Como explican los autores, la nave tomó el nombre del convento sevillano de Santa María de la Victoria, de los frailes mínimos, donde Magallanes juró fidelidad al emperador Carlos V.

Lo que pocos saben y el libro detalla es que la advocación de la Victoria provenía de la Patrona de Málaga, pues en nuestra ciudad era donde los frailes mínimos tenían su casa matriz en España, dado que el primer convento que la orden fundó en nuestro país fue el de Málaga.

El pasado verano, la Real Hermandad de la Victoria, con Antonio Márquez de testigo, entregó un cuadro con la imagen de la Virgen de la Victoria a la Fundación Nao Victoria, aprovechando que la réplica de la embarcación estaba en nuestro puerto.

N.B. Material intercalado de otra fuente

**src/rtl/whack_pkg.sv**
```systemverilog
// Shared encodings for the whack-a-mole game: phase codes, scheduler states, LFSR taps.
// Latency: n/a (declarations only).
// Backpressure: n/a.
package whack_pkg;

    // Game-phase codes from the timing controller; 2'b11 is treated as game over.
    localparam logic [1:0] PHASE_COUNTDOWN = 2'b00;
    localparam logic [1:0] PHASE_RUN       = 2'b01;
    localparam logic [1:0] PHASE_OVER      = 2'b10;

    typedef enum logic [1:0] {
        IDLE  = 2'b00,
        SPAWN = 2'b01,
        UP    = 2'b10,
        COOL  = 2'b11
    } state_t;

    // Feedback taps for x^8+x^6+x^5+x^4+1 on a left-shifting register: bits 7,5,4,3.
    localparam logic [7:0] LFSR_TAPS = 8'b1011_1000;

    function automatic logic [7:0] lfsr_step(input logic [7:0] cur);
        return {cur[6:0], ^(cur & LFSR_TAPS)};
    endfunction

endpackage

```
**src/rtl/mole_lfsr.sv**
```systemverilog
// 8-bit free-running Fibonacci LFSR used to pick the next mole.
// Latency: new value every clock; output is the register itself.
// Backpressure: none, always advances. Ports: clk, rst_n, lfsr_o.
module mole_lfsr
    import whack_pkg::*;
#(
    parameter logic [7:0] SEED = 8'hA5
) (
    input  logic       clk,
    input  logic       rst_n,
    output logic [7:0] lfsr_o
);

    logic [7:0] lfsr_q;
    logic [7:0] lfsr_d;

    assign lfsr_d = lfsr_step(lfsr_q);
    assign lfsr_o = lfsr_q;

    always_ff @(posedge clk or negedge rst_n) begin
        if (!rst_n) begin
            lfsr_q <= SEED;
        end else begin
            lfsr_q <= lfsr_d;
        end
    end

endmodule

```
**src/rtl/mole_scheduler.sv**
```systemverilog
// Raises one pseudo-random mole at a time during the running phase, detects whacks, scores hits.
// Latency: whack rise or expiry tick in cycle n shows on hit/miss/mole_up in cycle n+1.
// Backpressure: none; tick paces the game. Optional MOLE_SPEEDUP_EN shortens up time every 4th hit.
// Ports: clk, reset (async active-low), tick, game_phase, whack -> mole_up, hit, miss, score.
module mole_scheduler
    import whack_pkg::*;
#(
    parameter int          NUM_MOLES  = 4,
    parameter int          UP_TICKS   = 8,
    parameter int          COOL_TICKS = 2,
    parameter int          SCORE_W    = 8,
    parameter logic [7:0]  LFSR_SEED  = 8'hA5
) (
    input  logic                 clk,
    input  logic                 reset,
    input  logic                 tick,
    input  logic [1:0]           game_phase,
    input  logic [NUM_MOLES-1:0] whack,
    output logic [NUM_MOLES-1:0] mole_up,
    output logic                 hit,
    output logic                 miss,
    output logic [SCORE_W-1:0]   score
);

    localparam int TMAX    = (UP_TICKS > COOL_TICKS) ? UP_TICKS : COOL_TICKS;
    localparam int TIMER_W = $clog2(TMAX + 1);
    localparam logic [TIMER_W-1:0]   UP_LOAD   = TIMER_W'(UP_TICKS);
    localparam logic [TIMER_W-1:0]   COOL_LOAD = TIMER_W'(COOL_TICKS);
    localparam logic [TIMER_W-1:0]   T_ONE     = TIMER_W'(1);
    localparam logic [2:0]           LAST_IDX  = 3'(NUM_MOLES - 1);
    localparam logic [NUM_MOLES-1:0] ONE_MOLE  = NUM_MOLES'(1);

    state_t                 state_q, state_d;
    logic [NUM_MOLES-1:0]   mole_q, mole_d;
    logic [NUM_MOLES-1:0]   whack_q;
    logic [NUM_MOLES-1:0]   rise;
    logic                   hit_q, hit_d;
    logic                   miss_q, miss_d;
    logic [SCORE_W-1:0]     score_q, score_d;
    logic [TIMER_W-1:0]     timer_q, timer_d;
    logic [2:0]             last_q, last_d;
    logic [2:0]             idx;
    logic [7:0]             lfsr;
    logic [7:0]             lfsr_mod;
    logic [TIMER_W-1:0]     reload;

    mole_lfsr #(.SEED(LFSR_SEED)) u_lfsr (
        .clk    (clk),
        .rst_n  (reset),
        .lfsr_o (lfsr)
    );

    assign rise     = whack & ~whack_q;
    assign lfsr_mod = 8'(lfsr % NUM_MOLES);

`ifdef MOLE_SPEEDUP_EN
    logic [TIMER_W-1:0] up_len_q;
    logic [1:0]         hit_cnt_q;

    assign reload = up_len_q;

    // Every fourth hit shortens the up window by one tick, never below 2.
    always_ff @(posedge clk or negedge reset) begin
        if (!reset) begin
            up_len_q  <= UP_LOAD;
            hit_cnt_q <= 2'd0;
        end else if (game_phase == PHASE_COUNTDOWN) begin
            up_len_q  <= UP_LOAD;
            hit_cnt_q <= 2'd0;
        end else if (hit_d) begin
            hit_cnt_q <= hit_cnt_q + 2'd1;
            if (hit_cnt_q == 2'd3 && up_len_q > TIMER_W'(2)) begin
                up_len_q <= up_len_q - T_ONE;
            end
        end
    end
`else
    assign reload = UP_LOAD;
`endif

    always_comb begin
        state_d = state_q;
        mole_d  = mole_q;
        hit_d   = 1'b0;
        miss_d  = 1'b0;
        score_d = score_q;
        timer_d = timer_q;
        last_d  = last_q;
        idx     = lfsr_mod[2:0];
        // Never repeat the previous mole back to back.
        if (idx == last_q) begin
            idx = (idx == LAST_IDX) ? 3'd0 : idx + 3'd1;
        end

        if (game_phase != PHASE_RUN) begin
            // Leaving the running phase drops the mole; score survives unless counting down.
            state_d = IDLE;
            mole_d  = '0;
            if (state_q == IDLE && game_phase == PHASE_COUNTDOWN) begin
                score_d = '0;
            end
        end else begin
            unique case (state_q)
                IDLE: begin
                    mole_d  = '0;
                    state_d = SPAWN;
                end
                SPAWN: begin
                    mole_d  = ONE_MOLE << idx;
                    last_d  = idx;
                    timer_d = reload;
                    state_d = UP;
                end
                UP: begin
                    // A hit outranks a simultaneous expiry tick.
                    if ((rise & mole_q) != '0) begin
                        hit_d   = 1'b1;
                        if (score_q != '1) begin
                            score_d = score_q + 1'b1;
                        end
                        mole_d  = '0;
                        timer_d = COOL_LOAD;
                        state_d = COOL;
                    end else if (tick) begin
                        if (timer_q == T_ONE) begin
                            miss_d  = 1'b1;
                            mole_d  = '0;
                            timer_d = COOL_LOAD;
                            state_d = COOL;
                        end else begin
                            timer_d = timer_q - T_ONE;
                        end
                    end
                end
                COOL: begin
                    mole_d = '0;
                    if (tick) begin
                        if (timer_q == T_ONE) begin
                            state_d = SPAWN;
                        end else begin
                            timer_d = timer_q - T_ONE;
                        end
                    end
                end
                default: state_d = IDLE;
            endcase
        end
    end

    always_ff @(posedge clk or negedge reset) begin
        if (!reset) begin
            state_q <= IDLE;
            mole_q  <= '0;
            hit_q   <= 1'b0;
            miss_q  <= 1'b0;
            score_q <= '0;
            timer_q <= '0;
            last_q  <= 3'd0;
            whack_q <= '0;
        end else begin
            state_q <= state_d;
            mole_q  <= mole_d;
            hit_q   <= hit_d;
            miss_q  <= miss_d;
            score_q <= score_d;
            timer_q <= timer_d;
            last_q  <= last_d;
            whack_q <= whack;
        end
    end

    assign mole_up = mole_q;
    assign hit     = hit_q;
    assign miss    = miss_q;
    assign score   = score_q;

endmodule

```
**config.mk**
```make
export PLATFORM = sky130hd
export DESIGN_NAME = mole_scheduler
export DESIGN_NICKNAME = d
export VERILOG_FILES = /design/src/rtl/whack_pkg.sv /design/src/rtl/mole_lfsr.sv /design/src/rtl/mole_scheduler.sv
export SDC_FILE = /design/constraint.sdc
export NUM_CORES = 1
export LEC_CHECK = 0
export BUFFER_PORTS_ARGS = -buffer_cell sky130_fd_sc_hd__buf_4
export CAP_MARGIN = 20
export CORE_ASPECT_RATIO = 0.9
export CORE_MARGIN = 1.5
export CORE_UTILIZATION = 37
export CTS_BUF_LIST = sky130_fd_sc_hd__clkbuf_4
export CTS_CLUSTER_SIZE = 25
export DETAILED_ROUTE_END_ITERATION = 7
export SYNTH_ARGS = -nofsm -noshare
export SYNTH_HDL_FRONTEND = slang
export SYNTH_SLANG_ARGS = --single-unit
```
**constraint.sdc**
```tcl
create_clock -name clk -period 3.67 [get_ports clk]
set_input_delay 0.734 -clock clk [delete_from_list [all_inputs] [get_ports clk]]
set_output_delay 0.734 -clock clk [all_outputs]
set_load 0.02 [all_outputs]
```
==> results.ini <==
[outcome]
status = finished clean

[routing]
wl_per_cell_um = 13.3
routed_wl_mm = 3.48
first_iter_violations = 84
vias_per_cell = 5.07
vias = 1323
postRouteAntennaNets = 0
first_pass_iters = 4
drc = 0

[cts]
htreeDepth = 2
clock-sinks = 34
cts_made_buffers = 5
cts.clk_slew.worst_paths_ns = 0.11
cts_setup_buffers = 0
cts_root_buf = clkbuf_4
cts_hold_buf = 0
clock_latency_ns = 0.35
tritoncts = built
ctsResizeCount = 0
clockBufferDepth = 2

[yosys]
ys_async_sr_fraction_pct = 100
avgSynthCellArea_um2 = 10.0
synth-simple-area-share_pct = 19.8
syn_area_mm2 = 0.00173
synth_most_common_cell = dfrtp_1
synth-edff-count = 0
yosys.area_share.xor_xnor_pct = 4.05
synth_top_family_by_area = simple AND/OR/NAND/NOR gates
synth_top_area_share_pct = 43.4
ys.warnings.count = 0
syn_inst = 173
synth_compound_area_share_pct = 15.1
synth-main-ff-cell = dfrtp_1
synth_nets = 191
synthTopCellsByArea = dfrtp_1 (43%), ha_1 (6.5%), dfstp_2 (6.1%)
yosysTopAreaCell = dfrtp_1
ys_seq_area_share_pct = 49.5
ys_top_cells_by_count = dfrtp_1 (30), nand2_1 (26), nor2_1 (12), o21ai_0 (11), ha_1 (9)
synth_mux_area_share_pct = 1.23
synth-seq-cells = 34
synth_fa_ha_area_share_pct = 6.51
ys_types = 44

[setup_path]
cpLargestDelayFamily = simple AND/OR/NAND/NOR gates
worst_r2r_endpoint = score[3]
cp_max_fo = 10
worstPathCellList = buf_4 -> nor2b_1 -> nand2_2 -> nor3b_2 -> o21ai_0
cp-end-kind = register
worstReg2RegStart = score[0]
cp_slowest_cell = nor2b_1
r2r_setup_slack_ns = 1.76
cp.required_ns = 3.88
worst-setup-path-type = primary input to register
crit_path_start_kind = primary input
worst_r2r_path_depth = 7
arrival_ns = 2.19
path_buf_inv = 1
slowest_delay_ns = 0.56

[grt]
gr-total-overflow = 0
grt_max_degree = 35
antenna_found_initial = 0
first_global_vias = 1234
gr-usage-all-layers_pct = 15.3
grt_first_pass_wirelength_mm = 5.70

[placement]
io_buffers = 22
place_congestion = 0.837
dp_hpwl_mm = 2.60
pre_cts_ws_ns = 1.33

[worst_hold_path]
min_path_type = primary input to asynchronous set/reset pin

[cells_and_area]
area_growth_pct = 15.1
drive_above_1_share_pct = 21.6
final_nets = 216
diodes = 0

[die]
die_area_mm2 = 0.00509
ioPinCount = 23
die_h_um = 67.9
core_mm2 = 0.00446
chipWidth_um = 75.1
rows = 23
start_util_pct = 38.8

[timing]
finClkSkew_ns = 0.00933
fin_hold_ws_ns = 0.305
tightestPinTransition_ns = 0.678
finalHoldViolations = 0
drv_slew = 0
fin_ws_ns = 1.68
finalSetupTns_ns = 0
fin_crit_sh_pct = 54.1
period_needed_ns = 1.99
relSlewSlack_pct = 54.7
setup_viol = 0
max_freq_mhz = 503
rsz0062_at_grt = false

[pwr]
ir_drop_mv = 0.205
power.density_mw_per_mm2 = 352
p_leak_uw = 0.000918

[run]
drv_cap = 0

area by class of cell:
class | count | area [um2]
sequential | 34 | 856
multi-input combinational | 127 | 808
clock inverter | 3 | 16.3
clock buffer | 5 | 37.5
inverter | 8 | 30.0
tap | 62 | 77.6
timing repair buffer | 22 | 165
fill | 434 | 2470
state kept, by name, indices dropped and copies added (netlist names):
register,flops
u_lfsr.lfsr_o,8
miss,1
timer_q,4
score,8
state_q,2
whack_q,4
mole_up,4
last_q,2
hit,1
metrics by stage:
step / cells / utilization, % / power (uW) / instance area (um2)
finish: 261 / 44.6 / 700 / 1990
global route: 261 / 44.6 / 743 / 1990
CTS: 261 / 44.6 / 710 / 1990
detailed placement: 253 / 43.4 / 508 / 1940
global placement: 253 / 43.4 / 504 / 1940
floorplan: 173 / - / 477 / 1730
metal layers:
| layer | up-vias | GRT usage, % | part of all wire, % |
|---|---|---|---|
| li1 | 657 | - | - |
| met1 | 630 | 19.9 | 47 |
| met2 | 30 | 23.1 | 48 |
| met3 | 6 | 5.60 | 4.1 |
| met4 | 0 | 5.91 | 1.4 |
| met5 | - | 0 | 0 |
where the power goes:
part / leakage [uW] / internal (uW) / switching (uW)
Combinational: 0.000447 / 38.6 / 54.4
Sequential: 0.000442 / 393 / 13.9
Clock: 0.0000286 / 71.1 / 130
Total: 0.000918 / 502 / 198
how the worst max path moves through the flow:
stage / start / to / cells after the start
2_1_floorplan: whack[2] / timer_q[2] / 6
3_3_place_gp: game_phase[0] / mole_up[2] / 5
3_5_place_dp: game_phase[0] / mole_up[2] / 5
4_1_cts: game_phase[0] / mole_up[2] / 5
5_1_grt: game_phase[1] / mole_up[2] / 5
6_report: game_phase[0] / mole_up[2] / 5
cells in the final DEF (no fill, tap or decap), types with 2 or more instances in the layout:
cell and n:
clkbuf_4 5, nor3_2 2, nand3_1 6, o21ai_1 2
o22a_1 2, xnor2_1 3, xor2_1 5, nand2b_1 3
dfstp_2 4, ha_1 9, nor2b_1 2, nor3_1 2
nand2_1 26, a21oi_1 6, nor3b_1 2, buf_4 22
o31ai_1 4, inv_1 8, o22ai_1 4, a41oi_1 2
nand4_1 5, dfrtp_1 30, o21ai_0 11, nor2_1 12
logic make-up after synthesis:
| kind of cell | count (synthesis) |
|---|---|
| DFF | 34 |
| and+or+nand+nor | 68 |
| adders and majority gates | 9 |
| xor gates and xnor gates | 8 |
| muxes | 2 |
| buffers and inverters | 12 |
| AOI/OAI and AO/OA | 40 |
worst register-to-register path, stage by stage (launching register included):
cell and delay [ns]:
dfrtp_1 0.47, ha_1 0.27, nand3_1 0.13, nor3_2 0.08
a21oi_2 0.39, a41oi_1 0.18, o21ai_1 0.18, o31ai_1 0.10
Note: power is estimated with default switching activity, not from simulation.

Este suceso entronca con una bonita investigación de Manuel Andrino, un notario salmantino de Marbella, fallecido en 2008, cuya familia publicó su obra póstuma, 'Victorianos', que desvela por qué a los boquerones se les llama así.

Según el investigador, no tiene nada que ver con el día de la Victoria ni con el Rincón de la Victoria Como explica, esta orden fundada por San Francisco de Paula, llamada la de los mínimos por ser su fundador «el Mínimo de los mínimos siervos» de Cristo, también era conocida como la de los frailes de la Victoria o victorianos.

Entre sus particularidades, un cuarto voto por el que hacían vida perpetua de Cuaresma, sin carne. Su alimentación se reducía a pan, agua, legumbres y pescado. Vivían sobre todo de la limosna, así que el tipo de pescado que recibían solía ser la morralla, incluidos los boquerones más pequeños.

Tan importante era ese sustento que los frailes trasladaron a Puerta del Mar la casa conventual para estar cerca de la pesca.

Andrino sugiere que los boquerones comenzaron a llamarse entonces victorianos, por sustentar a los frailes y por ser a su vez unos pescados 'mínimos'. No serían los primeros nombres 'jocosos' de pescados: a los antiguos seminaristas se les llamaba 'salmonetes', recuerda.

El notario sugiere además que la costumbre de unir los boquerones por la cola pudo venir de los mismos frailes, al tratarse de un antiguo símbolo cristiano, presente en las catacumbas.

¿Los boquerones victorianos eran los que alimentaron a los frailes de la Victoria?, para el notario salmantino, una hipótesis mucho más sólida que la relacionada con el día de la Virgen de la Victoria, cuando se pescan unos boquerones que en nada resaltan del resto y el Rincón de la Victoria, un nombre bastante moderno.